▶ [ASSIGNMENT]: With the first line as the start and the line containing "set -euo pipefail" as the end, write out every line of the records exactly.

★ ★ ★ ★ ★ ★ ★

This design comes from an exercise in tuning for small area on the open sky130 flow, not from production work.
At most, simulation tests tie the RTL to the original design; equivalence was not proved.
No activity file was given, so power comes from the tool's default toggle rates. The clock port is modelled as an ideal driver; clocking choices that lean on that would not hold on a real chip.

## alpha
// sccb_responder
module sccb_responder #(
  parameter logic [6:0] DEV_ID   = SCCB_DEV_ID,
  parameter int         FILT_LEN = 4
) (
  input  logic       i_clk,
  input  logic       i_rst,
  input  logic       i_SCL,
  input  logic       i_SDA,
  output logic       o_SDA_oe,
  output logic       o_wr_valid,
  output logic [7:0] o_wr_addr,
  output logic [7:0] o_wr_data,
  input  logic [7:0] i_dbg_addr,
  output logic [7:0] o_dbg_data,
  output logic       o_busy,
  output logic       o_err
);
==> flow/config.mk <==
export PLATFORM = sky130hd
export DESIGN_NAME = sccb_responder
export DESIGN_NICKNAME = sccb_responder
export VERILOG_FILES = /design/flow/design.v
export SDC_FILE = /design/flow/constraint.sdc
export NUM_CORES = 4
export LEC_CHECK = 0
export CAP_MARGIN = 20
export CORE_MARGIN = 2
export CORE_UTILIZATION = 40
export SLEW_MARGIN = 20
export SYNTH_HIERARCHICAL = 1
==> flow/constraint.sdc <==
create_clock -name core_clock -period 10.0 [get_ports {i_clk}]
set_input_delay 2.0000 -clock core_clock [delete_from_list [all_inputs] [get_ports {i_clk}]]
set_output_delay 2.0000 -clock core_clock [all_outputs]
set_load 0.01 [all_outputs]
standard.sh (not shown) runs the stock make flow with config.mk's settings and CLKGATE_MAP_FILE= SYNTH_SCRIPT=/design/flow/synth_recipe.tcl, a recipe that flattens the netlist after the stock synthesis.
==> flow/flow/run.sh <==
#!/bin/bash
# Standard synthesis, then every combinational cell downsized to the
# smallest of its family, then the standard layout with a clock tree built
# without dummy loads and with small port buffers.
set -euo pipefail
RES="$PWD/orfs/results/${FLOW_PLATFORM}/sccb_responder/base"

bash standard.sh synth > synth.log 2>&1

RESULTS_DIR="$RES" openroad -no_init -exit flow/downsize.tcl > downsize.log 2>&1

export CTS_ARGS="-sink_clustering_enable -repair_clock_nets -dont_use_dummy_load -buf_list sky130_fd_sc_hd__clkbuf_4 -sink_clustering_buffer sky130_fd_sc_hd__clkbuf_16 -sink_clustering_size 35 -sink_clustering_max_diameter 70"
export BUFFER_PORTS_ARGS="-buffer_cell sky130_fd_sc_hd__buf_1"
bash standard.sh finish > layout.log 2>&1
Other scripts of this flow, unchanged in this note and not shown: flow/flow/downsize.tcl
alpha went all the way through the flow, and no timing, DRC or antenna check failed.
From an optimization exercise on the open Yosys and OpenROAD flow, aimed at small area, a short achievable clock period and few clock cycles per item; shortcuts taken in it are not production practice. In this exercise RTL edits were held to simulation tests only and were not proved equivalent to the original.

<file path="flow/config.mk">
export PLATFORM = sky130hd
export DESIGN_NAME = mcm_dct_top
export DESIGN_NICKNAME = mcm_dct_top
export VERILOG_FILES = /design/flow/design.v
export SDC_FILE = /design/flow/constraint.sdc
export NUM_CORES = 4
export LEC_CHECK = 0
export CAP_MARGIN = 20
export CORE_MARGIN = 2
export CORE_UTILIZATION = 40
export SLEW_MARGIN = 20
</file>
<file path="flow/constraint.sdc">
create_clock -name core_clock -period 26.0 [get_ports {clk}]
set_input_delay 5.2000 -clock core_clock [delete_from_list [all_inputs] [get_ports {clk}]]
set_output_delay 5.2000 -clock core_clock [all_outputs]
set_load 0.01 [all_outputs]
</file>
Background: an optimization exercise with open tools, aiming at small area, a short achievable clock period and few clock cycles per item. Do not read the settings as production practice. No run shown here included a check of the RTL's function; only the layout flow was run.

===== constraint.sdc =====
create_clock -name core_clock -period 6.0 [get_ports {clk}]
set_input_delay 1.2000 -clock core_clock [delete_from_list [all_inputs] [get_ports {clk}]]
set_output_delay 1.2000 -clock core_clock [all_outputs]
set_load 0.01 [all_outputs]

===== run.sh =====
#!/bin/bash
# synth_recipe.tcl (not shown) runs the flow's synth.tcl, then flattens the netlist and writes it again
# the make line also repeats each setting of config.mk as NAME=value (left out here)
make -C /OpenROAD-flow-scripts/flow DESIGN_CONFIG=/design/flow/config.mk WORK_HOME=/design/flow/orfs CLKGATE_MAP_FILE= SYNTH_SCRIPT=/design/flow/synth_recipe.tcl finish

===== design.v =====
`default_nettype none
package rvv_div_pkg;
  localparam int vlen_default    = 64;
  localparam int xlen            = 32;
  localparam int rob_depth_width = 4;
  localparam logic [1:0] eew8  = 2'd0;
  localparam logic [1:0] eew16 = 2'd1;
  localparam logic [1:0] eew32 = 2'd2;
  localparam logic [2:0] funct3_opmvv = 3'b010;
  localparam logic [2:0] funct3_opmvx = 3'b110;
  localparam logic [5:0] funct6_vdivu = 6'b100000;
  localparam logic [5:0] funct6_vdiv  = 6'b100001;
  localparam logic [5:0] funct6_vremu = 6'b100010;
  localparam logic [5:0] funct6_vrem  = 6'b100011;
endpackage
`default_nettype wire
`default_nettype none
module div_add #(
  parameter int N = 37
) (
  input  wire  [N-1:0] x,
  input  wire  [N-1:0] y,
  output logic [N:0]   s
);
  localparam int lv = $clog2(N);
  logic [N-1:0] g [lv+1];
  logic [N-1:0] p [lv+1];
  always_comb begin
    g[0] = x & y;
    p[0] = x | y;
    for (int l = 0; l < lv; l++) begin
      for (int i = 0; i < N; i++) begin
        if (((i >> l) & 1) == 1) begin
          g[l+1][i] = g[l][i] | (p[l][i] & g[l][((i >> l) << l) - 1]);
          p[l+1][i] = p[l][i] & p[l][((i >> l) << l) - 1];
        end else begin
          g[l+1][i] = g[l][i];
          p[l+1][i] = p[l][i];
        end
      end
    end
    s[0] = x[0] ^ y[0];
    for (int i = 1; i < N; i++) s[i] = x[i] ^ y[i] ^ g[lv][i-1];
    s[N] = g[lv][N-1];
  end
endmodule
`default_nettype wire
`default_nettype none
module rvv_div_unit #(
  parameter int VLEN = 64
) (
  input  wire             clk,
  input  wire             rst_n,
  input  wire             uop_valid,
  input  wire  [5:0]      funct6,
  input  wire  [2:0]      funct3,
  input  wire  [1:0]      vs2_eew,
  input  wire  [VLEN-1:0] vs1_data,
  input  wire  [VLEN-1:0] vs2_data,
  input  wire  [31:0]     rs1_data,
  input  wire  [3:0]      rob_entry,
  input  wire             result_ready,
  input  wire             trap_flush,
  output logic            uop_ready,
  output logic            result_valid,
  output logic [VLEN-1:0] result_data,
  output logic [3:0]      result_rob_entry
);
  localparam int nb = VLEN / 8;
  localparam logic [1:0] st_idle = 2'd0;
  localparam logic [1:0] st_pre  = 2'd1;
  localparam logic [1:0] st_iter = 2'd2;
  localparam logic [1:0] st_post = 2'd3;
  logic [1:0]      state;
  logic            oval;
  logic [4:0]      cnt;
  logic [VLEN-1:0] a_q;     
  logic [VLEN-1:0] r_q;     
  logic [VLEN-1:0] b_q;     
  logic            e8, e16, e32;    
  logic [nb-1:0]   bl;      
  logic            is_rem;
  logic            is_signed;
  logic [3:0]      tag;
  logic [3:0]      otag;
  logic [nb-1:0]   nega;    
  logic [nb-1:0]   negb;    
  logic [nb-1:0]   spx;     
  logic [nb-1:0]   spy;     
  logic            skip;    
  logic [nb-1:0]   din;     
  logic legal, accept, pre_go, iter_last;
  assign legal = ((funct3 == rvv_div_pkg::funct3_opmvv) ||
                  (funct3 == rvv_div_pkg::funct3_opmvx)) && (funct6[5:2] == 4'b1000);
  assign uop_ready = (state == st_idle) || (state == st_post);
  assign accept    = uop_valid && uop_ready && legal;
  assign pre_go    = (state == st_pre) && (!oval || result_ready);
  assign iter_last = (cnt == 5'd0);
  always_ff @(posedge clk or negedge rst_n) begin
    if (!rst_n) begin
      state <= st_idle;
      oval  <= 1'b0;
      cnt   <= '0;
    end else if (trap_flush) begin
      state <= st_idle;
      oval  <= 1'b0;
    end else begin
      if (oval && result_ready) oval <= 1'b0;
      case (state)
        st_idle: if (accept) state <= st_pre;
        st_pre: if (pre_go) begin
          state <= st_iter;
          cnt   <= skip ? 5'd15 : e8 ? 5'd6 : e16 ? 5'd14 : 5'd30;
        end
        st_iter: begin
          cnt <= cnt - 5'd1;
          if (iter_last) state <= st_post;
        end
        default: begin
          state <= accept ? st_pre : st_idle;
          oval  <= 1'b1;
        end
      endcase
    end
  end
  logic            i8, i16, i32;
  logic [nb-1:0]   ibl, inega, inegb;
  logic [VLEN-1:0] rs1_rep, dvs;
  logic [1:0]      ibig, ismall, inz;
  logic            iskip;
  always_comb begin
    i8  = (vs2_eew == rvv_div_pkg::eew8);
    i16 = (vs2_eew == rvv_div_pkg::eew16);
    i32 = !i8 && !i16;
    for (int i = 0; i < VLEN; i++)
      rs1_rep[i] = i8 ? rs1_data[i % 8] : i16 ? rs1_data[i % 16] : rs1_data[i % 32];
    dvs = funct3[2] ? rs1_rep : vs1_data;
    for (int k = 0; k < nb; k++) begin
      ibl[k] = i8 || (i16 && (k % 2 == 0)) || (k % 4 == 0);
      if (i8) begin
        inega[k] = vs2_data[k*8+7];
        inegb[k] = dvs[k*8+7];
      end else if (i16) begin
        inega[k] = vs2_data[(k/2)*16+15];
        inegb[k] = dvs[(k/2)*16+15];
      end else begin
        inega[k] = vs2_data[(k/4)*32+31];
        inegb[k] = dvs[(k/4)*32+31];
      end
      inega[k] = inega[k] && funct6[0];
      inegb[k] = inegb[k] && funct6[0];
    end
    for (int h = 0; h < 2; h++) begin
      ibig[h]   = inegb[4*h] ? ~&dvs[h*32+16 +: 16] : |dvs[h*32+16 +: 16];
      ismall[h] = inega[4*h] ? &vs2_data[h*32+15 +: 17] : ~|vs2_data[h*32+16 +: 16];
      inz[h]    = |dvs[h*32 +: 32];
    end
    iskip = i32 && (&(ibig | (ismall & inz)));
  end
  logic [VLEN-1:0] nin, nout, lowor;
  logic [nb-1:0]   nctl, bor, abv, negpost;
  always_comb begin
    for (int k = 0; k < nb; k++) begin
      if (e8)
        negpost[k] = (nega[k] ^ negb[k]) && !(a_q[k*8+7] && a_q[k*8+6]);
      else if (e16)
        negpost[k] = (nega[k] ^ negb[k]) && !(a_q[(k/2)*16+15] && a_q[(k/2)*16+14]);
      else
        negpost[k] = (nega[k] ^ negb[k]) && !(a_q[(k/4)*32+31] && a_q[(k/4)*32+30]);
      if (is_rem) negpost[k] = nega[k];
    end
  end
  assign nin  = (state == st_post && is_rem) ? r_q : a_q;
  assign nctl = (state == st_pre) ? nega : negpost;
  always_comb begin
    for (int k = 0; k < nb; k++) bor[k] = |nin[k*8 +: 8];
    for (int k = 0; k < nb; k++) begin
      abv[k] = 1'b0;
      if (!e8) begin
        if (k % 2 == 1) abv[k] = bor[(k + nb - 1) % nb];
        if (e32 && (k % 4 == 2)) abv[k] = bor[(k + nb - 1) % nb] | bor[(k + nb - 2) % nb];
        if (e32 && (k % 4 == 3)) abv[k] = bor[(k + nb - 1) % nb] | bor[(k + nb - 2) % nb] |
                                          bor[(k + nb - 3) % nb];
      end
      for (int j = 0; j < 8; j++) begin
        lowor[k*8+j] = abv[k];
        for (int m = 0; m < j; m++) lowor[k*8+j] = lowor[k*8+j] | nin[k*8+m];
        nout[k*8+j] = nin[k*8+j] ^ (nctl[k] & lowor[k*8+j]);
      end
    end
  end
  logic [nb-1:0]   z7, z8, ones, bz, b1, pm, pq;
  logic [VLEN-1:0] a_pre, r_pre, b_pre, a_skp, r_skp;
  logic [nb-1:0]   din_pre, din_skp;
  always_comb begin
    for (int k = 0; k < nb; k++) begin
      z7[k]   = ~|b_q[k*8+1 +: 7];
      z8[k]   = z7[k] & ~b_q[k*8];
      ones[k] = &b_q[k*8 +: 8];
    end
    for (int k = 0; k < nb; k++) begin
      if (e8) begin
        bz[k] = z8[k];
        b1[k] = (z7[k] & b_q[k*8]) | (is_signed & ones[k]);
        pm[k] = a_q[k*8+7] & ~(nega[k] & |a_q[k*8 +: 7]);
      end else if (e16) begin
        bz[k] = z8[k & ~1] & z8[k | 1];
        b1[k] = (z7[k & ~1] & b_q[(k & ~1)*8] & z8[k | 1]) |
                (is_signed & ones[k & ~1] & ones[k | 1]);
        pm[k] = a_q[(k/2)*16+15] & ~(nega[k] & |a_q[(k/2)*16 +: 15]);
      end else begin
        bz[k] = z8[k & ~3] & z8[(k & ~3) + 1] & z8[(k & ~3) + 2] & z8[(k & ~3) + 3];
        b1[k] = (z7[k & ~3] & b_q[(k & ~3)*8] &
                 z8[(k & ~3) + 1] & z8[(k & ~3) + 2] & z8[(k & ~3) + 3]) |
                (is_signed & ones[k & ~3] & ones[(k & ~3) + 1] &
                 ones[(k & ~3) + 2] & ones[(k & ~3) + 3]);
        pm[k] = a_q[(k/4)*32+31] & ~(nega[k] & |a_q[(k/4)*32 +: 31]);
      end
      pq[k] = bz[k] | (pm[k] & b1[k]);
    end
    for (int k = 0; k < nb; k++) begin
      for (int j = 0; j < 8; j++) begin
        if (j == 0 && bl[k]) begin
          a_pre[k*8+j] = pq[k];
          r_pre[k*8+j] = pm[k] & ~b1[k];
        end else begin
          a_pre[k*8+j] = nout[(k*8+j+VLEN-1)%VLEN];
          r_pre[k*8+j] = 1'b0;
        end
        b_pre[k*8+j] = negb[k] ? b_q[k*8+j] : ~b_q[k*8+j];
      end
      if (e8)       din_pre[k] = nout[k*8+6];
      else if (e16) din_pre[k] = nout[(k/2)*16+14];
      else          din_pre[k] = nout[(k/4)*32+30];
    end
    for (int h = 0; h < 2; h++) begin
      a_skp[h*32 +: 32] = {nout[h*32 +: 16], 16'd0};
      r_skp[h*32 +: 32] = {16'd0, nout[h*32+16 +: 16]};
    end
    din_skp = {{4{nout[47]}}, {4{nout[15]}}};
  end
  logic [VLEN-1:0] x;         
  logic [nb-1:0]   rtop;      
  logic [9*nb-1:0] xs, ys;
  logic [36:0]     ssl, ssh;
  logic [9*nb:0]   ss;
  logic [nb-1:0]   cb, qb, din_it;
  logic [VLEN-1:0] a_it, r_it;
  always_comb begin
    for (int k = 0; k < nb; k++) begin
      for (int j = 0; j < 8; j++) begin
        if (j == 0) x[k*8+j] = bl[k] ? din[k] : r_q[(k*8+VLEN-1)%VLEN];
        else        x[k*8+j] = r_q[k*8+j-1];
      end
      if (e8)       rtop[k] = r_q[k*8+7];
      else if (e16) rtop[k] = r_q[(k/2)*16+15];
      else          rtop[k] = r_q[(k/4)*32+31];
    end
    for (int k = 0; k < nb; k++) begin
      xs[9*k]        = spx[k];
      ys[9*k]        = spy[k];
      xs[9*k+1 +: 8] = x[k*8 +: 8];
      ys[9*k+1 +: 8] = b_q[k*8 +: 8];
    end
  end
  div_add #(.N(36)) u_addl (.x(xs[35:0]),  .y(ys[35:0]),  .s(ssl));
  div_add #(.N(36)) u_addh (.x(xs[71:36]), .y(ys[71:36]), .s(ssh));
  always_comb begin
    ss = {ssh, ssl[35:0]};
    for (int k = 0; k < nb; k++)
      cb[k] = (k == nb / 2 - 1) ? ssl[36] : ss[9*(k+1)];
    for (int k = 0; k < nb; k++) begin
      if (e8)       qb[k] = rtop[k] | cb[k];
      else if (e16) qb[k] = rtop[k] | cb[k | 1];
      else          qb[k] = rtop[k] | cb[k | 3];
    end
    for (int k = 0; k < nb; k++) begin
      for (int j = 0; j < 8; j++) begin
        r_it[k*8+j] = qb[k] ? ss[9*k+1+j] : x[k*8+j];
        if (j == 0) a_it[k*8+j] = bl[k] ? qb[k] : a_q[(k*8+VLEN-1)%VLEN];
        else        a_it[k*8+j] = a_q[k*8+j-1];
      end
      if (e8)       din_it[k] = a_q[k*8+6];
      else if (e16) din_it[k] = a_q[(k/2)*16+14];
      else          din_it[k] = a_q[(k/4)*32+30];
    end
  end
  always_ff @(posedge clk) begin
    if (uop_ready) begin
      a_q       <= vs2_data;
      b_q       <= dvs;
      e8        <= i8;
      e16       <= i16;
      e32       <= i32;
      bl        <= ibl;
      is_rem    <= funct6[1];
      is_signed <= funct6[0];
      tag       <= rob_entry;
      nega      <= inega;
      negb      <= inegb;
      spx       <= ~(ibl & inegb);
      spy       <= ibl & ~inegb;
      skip      <= iskip;
    end else if (pre_go) begin
      a_q <= skip ? a_skp : a_pre;
      b_q <= b_pre;
    end else if (state == st_iter) begin
      a_q <= a_it;
    end
    if (state == st_iter)      din <= din_it;
    else if (pre_go)           din <= skip ? din_skp : din_pre;
    if (state == st_iter)      r_q <= r_it;
    else if (pre_go)           r_q <= skip ? r_skp : r_pre;
    else if (state == st_post) r_q <= nout;
    if (state == st_post) otag <= tag;
  end
  assign result_valid     = oval;
  assign result_data      = r_q;
  assign result_rob_entry = otag;
endmodule
`default_nettype wire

★ ★ ★ ★ ★ ★ ★

▶ [COMPLETED TASK]:
This design comes from an exercise in tuning for small area on the open sky130 flow, not from production work.
At most, simulation tests tie the RTL to the original design; equivalence was not proved.
No activity file was given, so power comes from the tool's default toggle rates. The clock port is modelled as an ideal driver; clocking choices that lean on that would not hold on a real chip.

## alpha
// sccb_responder
module sccb_responder #(
  parameter logic [6:0] DEV_ID   = SCCB_DEV_ID,
  parameter int         FILT_LEN = 4
) (
  input  logic       i_clk,
  input  logic       i_rst,
  input  logic       i_SCL,
  input  logic       i_SDA,
  output logic       o_SDA_oe,
  output logic       o_wr_valid,
  output logic [7:0] o_wr_addr,
  output logic [7:0] o_wr_data,
  input  logic [7:0] i_dbg_addr,
  output logic [7:0] o_dbg_data,
  output logic       o_busy,
  output logic       o_err
);
==> flow/config.mk <==
export PLATFORM = sky130hd
export DESIGN_NAME = sccb_responder
export DESIGN_NICKNAME = sccb_responder
export VERILOG_FILES = /design/flow/design.v
export SDC_FILE = /design/flow/constraint.sdc
export NUM_CORES = 4
export LEC_CHECK = 0
export CAP_MARGIN = 20
export CORE_MARGIN = 2
export CORE_UTILIZATION = 40
export SLEW_MARGIN = 20
export SYNTH_HIERARCHICAL = 1
==> flow/constraint.sdc <==
create_clock -name core_clock -period 10.0 [get_ports {i_clk}]
set_input_delay 2.0000 -clock core_clock [delete_from_list [all_inputs] [get_ports {i_clk}]]
set_output_delay 2.0000 -clock core_clock [all_outputs]
set_load 0.01 [all_outputs]
standard.sh (not shown) runs the stock make flow with config.mk's settings and CLKGATE_MAP_FILE= SYNTH_SCRIPT=/design/flow/synth_recipe.tcl, a recipe that flattens the netlist after the stock synthesis.
==> flow/flow/run.sh <==
#!/bin/bash
# Standard synthesis, then every combinational cell downsized to the
# smallest of its family, then the standard layout with a clock tree built
# without dummy loads and with small port buffers.
set -euo pipefail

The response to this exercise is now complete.